[TASK PROMPT]
The output should be every line below that includes the word "layer".

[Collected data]
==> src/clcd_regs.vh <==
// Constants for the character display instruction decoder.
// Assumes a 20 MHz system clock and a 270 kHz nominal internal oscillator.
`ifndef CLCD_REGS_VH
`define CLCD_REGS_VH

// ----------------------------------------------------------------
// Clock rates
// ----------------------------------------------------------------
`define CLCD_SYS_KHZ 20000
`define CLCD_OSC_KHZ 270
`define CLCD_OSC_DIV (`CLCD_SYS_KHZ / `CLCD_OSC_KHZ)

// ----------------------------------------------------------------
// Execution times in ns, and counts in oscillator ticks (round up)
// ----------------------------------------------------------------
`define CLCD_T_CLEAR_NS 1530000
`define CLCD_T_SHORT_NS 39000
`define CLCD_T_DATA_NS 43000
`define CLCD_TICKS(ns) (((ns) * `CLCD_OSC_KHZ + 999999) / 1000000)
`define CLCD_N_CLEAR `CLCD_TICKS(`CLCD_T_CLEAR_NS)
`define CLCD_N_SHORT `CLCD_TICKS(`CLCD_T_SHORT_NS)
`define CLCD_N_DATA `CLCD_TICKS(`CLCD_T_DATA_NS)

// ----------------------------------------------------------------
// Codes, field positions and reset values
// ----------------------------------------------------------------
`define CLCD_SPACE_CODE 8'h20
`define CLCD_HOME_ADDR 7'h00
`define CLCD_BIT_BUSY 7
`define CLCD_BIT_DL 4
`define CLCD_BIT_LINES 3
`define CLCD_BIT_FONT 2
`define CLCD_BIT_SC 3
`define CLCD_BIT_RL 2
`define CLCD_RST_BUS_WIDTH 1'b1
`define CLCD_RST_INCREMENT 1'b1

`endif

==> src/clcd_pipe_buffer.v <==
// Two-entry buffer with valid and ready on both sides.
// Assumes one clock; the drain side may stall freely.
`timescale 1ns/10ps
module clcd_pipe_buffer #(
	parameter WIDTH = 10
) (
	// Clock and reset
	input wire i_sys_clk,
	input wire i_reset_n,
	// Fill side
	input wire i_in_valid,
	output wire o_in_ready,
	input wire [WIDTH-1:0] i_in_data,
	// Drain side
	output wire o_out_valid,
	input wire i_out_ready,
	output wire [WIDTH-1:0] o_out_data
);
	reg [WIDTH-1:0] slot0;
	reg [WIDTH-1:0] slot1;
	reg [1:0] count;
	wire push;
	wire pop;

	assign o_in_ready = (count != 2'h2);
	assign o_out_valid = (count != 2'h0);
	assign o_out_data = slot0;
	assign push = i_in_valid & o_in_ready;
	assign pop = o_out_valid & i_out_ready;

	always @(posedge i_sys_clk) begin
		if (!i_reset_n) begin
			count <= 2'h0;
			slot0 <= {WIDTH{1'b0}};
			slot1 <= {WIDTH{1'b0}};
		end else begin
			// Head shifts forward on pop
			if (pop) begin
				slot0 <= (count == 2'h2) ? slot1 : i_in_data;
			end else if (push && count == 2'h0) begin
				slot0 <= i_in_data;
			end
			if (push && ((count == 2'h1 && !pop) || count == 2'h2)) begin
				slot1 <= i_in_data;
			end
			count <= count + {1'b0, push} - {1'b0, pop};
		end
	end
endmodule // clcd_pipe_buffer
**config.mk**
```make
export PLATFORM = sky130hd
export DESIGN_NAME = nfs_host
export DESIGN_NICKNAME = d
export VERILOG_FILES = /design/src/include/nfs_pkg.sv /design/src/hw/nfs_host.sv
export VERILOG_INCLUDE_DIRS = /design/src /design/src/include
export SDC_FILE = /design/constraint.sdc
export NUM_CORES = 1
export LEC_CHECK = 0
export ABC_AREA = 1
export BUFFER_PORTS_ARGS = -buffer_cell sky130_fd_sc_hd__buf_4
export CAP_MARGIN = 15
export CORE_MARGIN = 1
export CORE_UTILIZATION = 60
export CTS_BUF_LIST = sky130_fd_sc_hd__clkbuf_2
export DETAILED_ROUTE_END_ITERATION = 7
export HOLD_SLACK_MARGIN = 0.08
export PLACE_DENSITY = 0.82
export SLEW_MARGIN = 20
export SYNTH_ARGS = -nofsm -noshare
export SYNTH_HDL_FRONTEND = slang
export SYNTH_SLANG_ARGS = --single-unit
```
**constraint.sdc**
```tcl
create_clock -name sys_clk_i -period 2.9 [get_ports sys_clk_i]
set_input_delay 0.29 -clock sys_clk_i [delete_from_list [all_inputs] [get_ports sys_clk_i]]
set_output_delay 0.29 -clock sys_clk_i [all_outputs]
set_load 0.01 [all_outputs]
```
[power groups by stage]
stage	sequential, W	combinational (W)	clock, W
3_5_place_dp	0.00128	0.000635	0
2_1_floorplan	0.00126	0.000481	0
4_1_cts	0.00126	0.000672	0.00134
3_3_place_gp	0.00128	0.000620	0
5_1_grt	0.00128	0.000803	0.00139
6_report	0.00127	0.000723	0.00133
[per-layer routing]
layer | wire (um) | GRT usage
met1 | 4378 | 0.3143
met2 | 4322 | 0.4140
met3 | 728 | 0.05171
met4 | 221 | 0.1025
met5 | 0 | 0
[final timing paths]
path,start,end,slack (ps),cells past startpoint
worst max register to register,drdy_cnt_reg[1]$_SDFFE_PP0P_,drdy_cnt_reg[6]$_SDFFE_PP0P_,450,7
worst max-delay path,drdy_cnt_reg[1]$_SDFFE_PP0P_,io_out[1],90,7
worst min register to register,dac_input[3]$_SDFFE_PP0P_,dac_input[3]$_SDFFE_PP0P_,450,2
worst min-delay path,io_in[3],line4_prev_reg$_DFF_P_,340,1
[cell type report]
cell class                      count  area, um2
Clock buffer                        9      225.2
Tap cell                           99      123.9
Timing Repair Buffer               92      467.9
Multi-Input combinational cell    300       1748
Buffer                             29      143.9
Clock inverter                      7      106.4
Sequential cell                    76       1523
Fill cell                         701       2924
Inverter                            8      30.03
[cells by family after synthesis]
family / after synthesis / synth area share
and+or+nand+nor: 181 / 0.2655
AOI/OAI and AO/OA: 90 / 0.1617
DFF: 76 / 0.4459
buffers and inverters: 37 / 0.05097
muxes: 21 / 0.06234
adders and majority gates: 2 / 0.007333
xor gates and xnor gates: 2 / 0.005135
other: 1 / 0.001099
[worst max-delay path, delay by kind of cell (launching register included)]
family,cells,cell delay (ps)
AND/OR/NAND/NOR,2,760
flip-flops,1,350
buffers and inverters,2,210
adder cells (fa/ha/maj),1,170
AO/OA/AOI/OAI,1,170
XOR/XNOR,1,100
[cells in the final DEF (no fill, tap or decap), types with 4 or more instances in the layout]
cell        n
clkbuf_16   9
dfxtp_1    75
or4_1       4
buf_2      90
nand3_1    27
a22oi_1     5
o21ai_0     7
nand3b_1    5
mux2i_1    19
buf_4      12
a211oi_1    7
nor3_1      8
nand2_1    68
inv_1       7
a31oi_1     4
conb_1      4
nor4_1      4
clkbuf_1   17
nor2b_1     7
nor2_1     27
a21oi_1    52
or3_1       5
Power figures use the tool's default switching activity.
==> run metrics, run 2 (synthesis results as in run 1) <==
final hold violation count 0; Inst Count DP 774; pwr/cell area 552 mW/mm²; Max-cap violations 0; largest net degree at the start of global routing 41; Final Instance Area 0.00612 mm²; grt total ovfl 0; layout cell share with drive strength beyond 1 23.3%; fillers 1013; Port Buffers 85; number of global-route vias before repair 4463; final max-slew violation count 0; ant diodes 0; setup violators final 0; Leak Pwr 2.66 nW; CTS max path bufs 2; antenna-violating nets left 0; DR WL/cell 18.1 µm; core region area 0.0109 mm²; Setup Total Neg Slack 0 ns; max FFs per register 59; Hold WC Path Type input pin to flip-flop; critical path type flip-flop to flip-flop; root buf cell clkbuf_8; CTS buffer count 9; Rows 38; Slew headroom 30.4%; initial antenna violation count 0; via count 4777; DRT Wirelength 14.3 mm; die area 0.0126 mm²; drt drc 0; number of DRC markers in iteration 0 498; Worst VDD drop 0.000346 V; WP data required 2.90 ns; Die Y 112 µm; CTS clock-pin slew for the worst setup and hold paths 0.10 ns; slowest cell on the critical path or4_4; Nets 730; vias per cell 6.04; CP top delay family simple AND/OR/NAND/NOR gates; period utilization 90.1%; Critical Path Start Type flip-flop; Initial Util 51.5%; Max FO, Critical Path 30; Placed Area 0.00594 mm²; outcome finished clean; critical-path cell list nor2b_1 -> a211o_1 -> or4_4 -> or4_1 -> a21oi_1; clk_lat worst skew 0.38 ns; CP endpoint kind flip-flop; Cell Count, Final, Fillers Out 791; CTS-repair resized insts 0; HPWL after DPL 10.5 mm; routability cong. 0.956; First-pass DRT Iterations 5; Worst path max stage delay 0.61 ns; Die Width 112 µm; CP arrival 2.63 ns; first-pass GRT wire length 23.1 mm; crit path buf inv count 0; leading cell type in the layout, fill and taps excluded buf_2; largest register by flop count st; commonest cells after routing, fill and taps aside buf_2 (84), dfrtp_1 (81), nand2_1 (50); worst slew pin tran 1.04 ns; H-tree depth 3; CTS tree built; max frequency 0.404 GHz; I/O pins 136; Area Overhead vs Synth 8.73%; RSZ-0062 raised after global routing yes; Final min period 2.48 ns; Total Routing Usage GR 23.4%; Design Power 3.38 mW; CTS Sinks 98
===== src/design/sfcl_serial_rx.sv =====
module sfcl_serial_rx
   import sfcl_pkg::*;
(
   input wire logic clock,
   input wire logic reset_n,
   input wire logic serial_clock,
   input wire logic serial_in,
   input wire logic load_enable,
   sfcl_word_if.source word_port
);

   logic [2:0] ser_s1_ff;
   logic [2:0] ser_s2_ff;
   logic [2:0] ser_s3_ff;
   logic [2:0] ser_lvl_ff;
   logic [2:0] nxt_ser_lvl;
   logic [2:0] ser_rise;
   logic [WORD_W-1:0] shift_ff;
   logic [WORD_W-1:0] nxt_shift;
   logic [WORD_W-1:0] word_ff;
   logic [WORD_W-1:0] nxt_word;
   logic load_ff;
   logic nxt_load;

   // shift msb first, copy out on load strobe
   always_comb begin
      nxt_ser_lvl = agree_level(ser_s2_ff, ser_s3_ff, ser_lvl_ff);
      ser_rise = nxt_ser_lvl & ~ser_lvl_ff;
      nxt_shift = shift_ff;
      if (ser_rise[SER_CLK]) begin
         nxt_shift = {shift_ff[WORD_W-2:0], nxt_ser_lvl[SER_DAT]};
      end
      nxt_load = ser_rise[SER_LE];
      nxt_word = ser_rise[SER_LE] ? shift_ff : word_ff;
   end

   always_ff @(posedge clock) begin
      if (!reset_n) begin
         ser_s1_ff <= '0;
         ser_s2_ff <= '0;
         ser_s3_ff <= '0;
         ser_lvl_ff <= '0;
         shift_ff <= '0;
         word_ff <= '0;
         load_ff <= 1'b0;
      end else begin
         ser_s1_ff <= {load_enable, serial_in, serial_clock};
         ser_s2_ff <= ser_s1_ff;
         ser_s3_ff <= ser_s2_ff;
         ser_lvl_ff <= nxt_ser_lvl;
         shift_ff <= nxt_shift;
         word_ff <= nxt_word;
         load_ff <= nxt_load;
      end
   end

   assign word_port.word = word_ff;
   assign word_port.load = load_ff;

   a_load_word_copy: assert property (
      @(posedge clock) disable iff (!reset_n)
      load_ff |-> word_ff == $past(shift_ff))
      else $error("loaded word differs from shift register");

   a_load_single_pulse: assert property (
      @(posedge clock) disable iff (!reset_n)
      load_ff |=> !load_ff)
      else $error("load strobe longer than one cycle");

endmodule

[SOLVED EXERCISE]
[per-layer routing]
layer | wire (um) | GRT usage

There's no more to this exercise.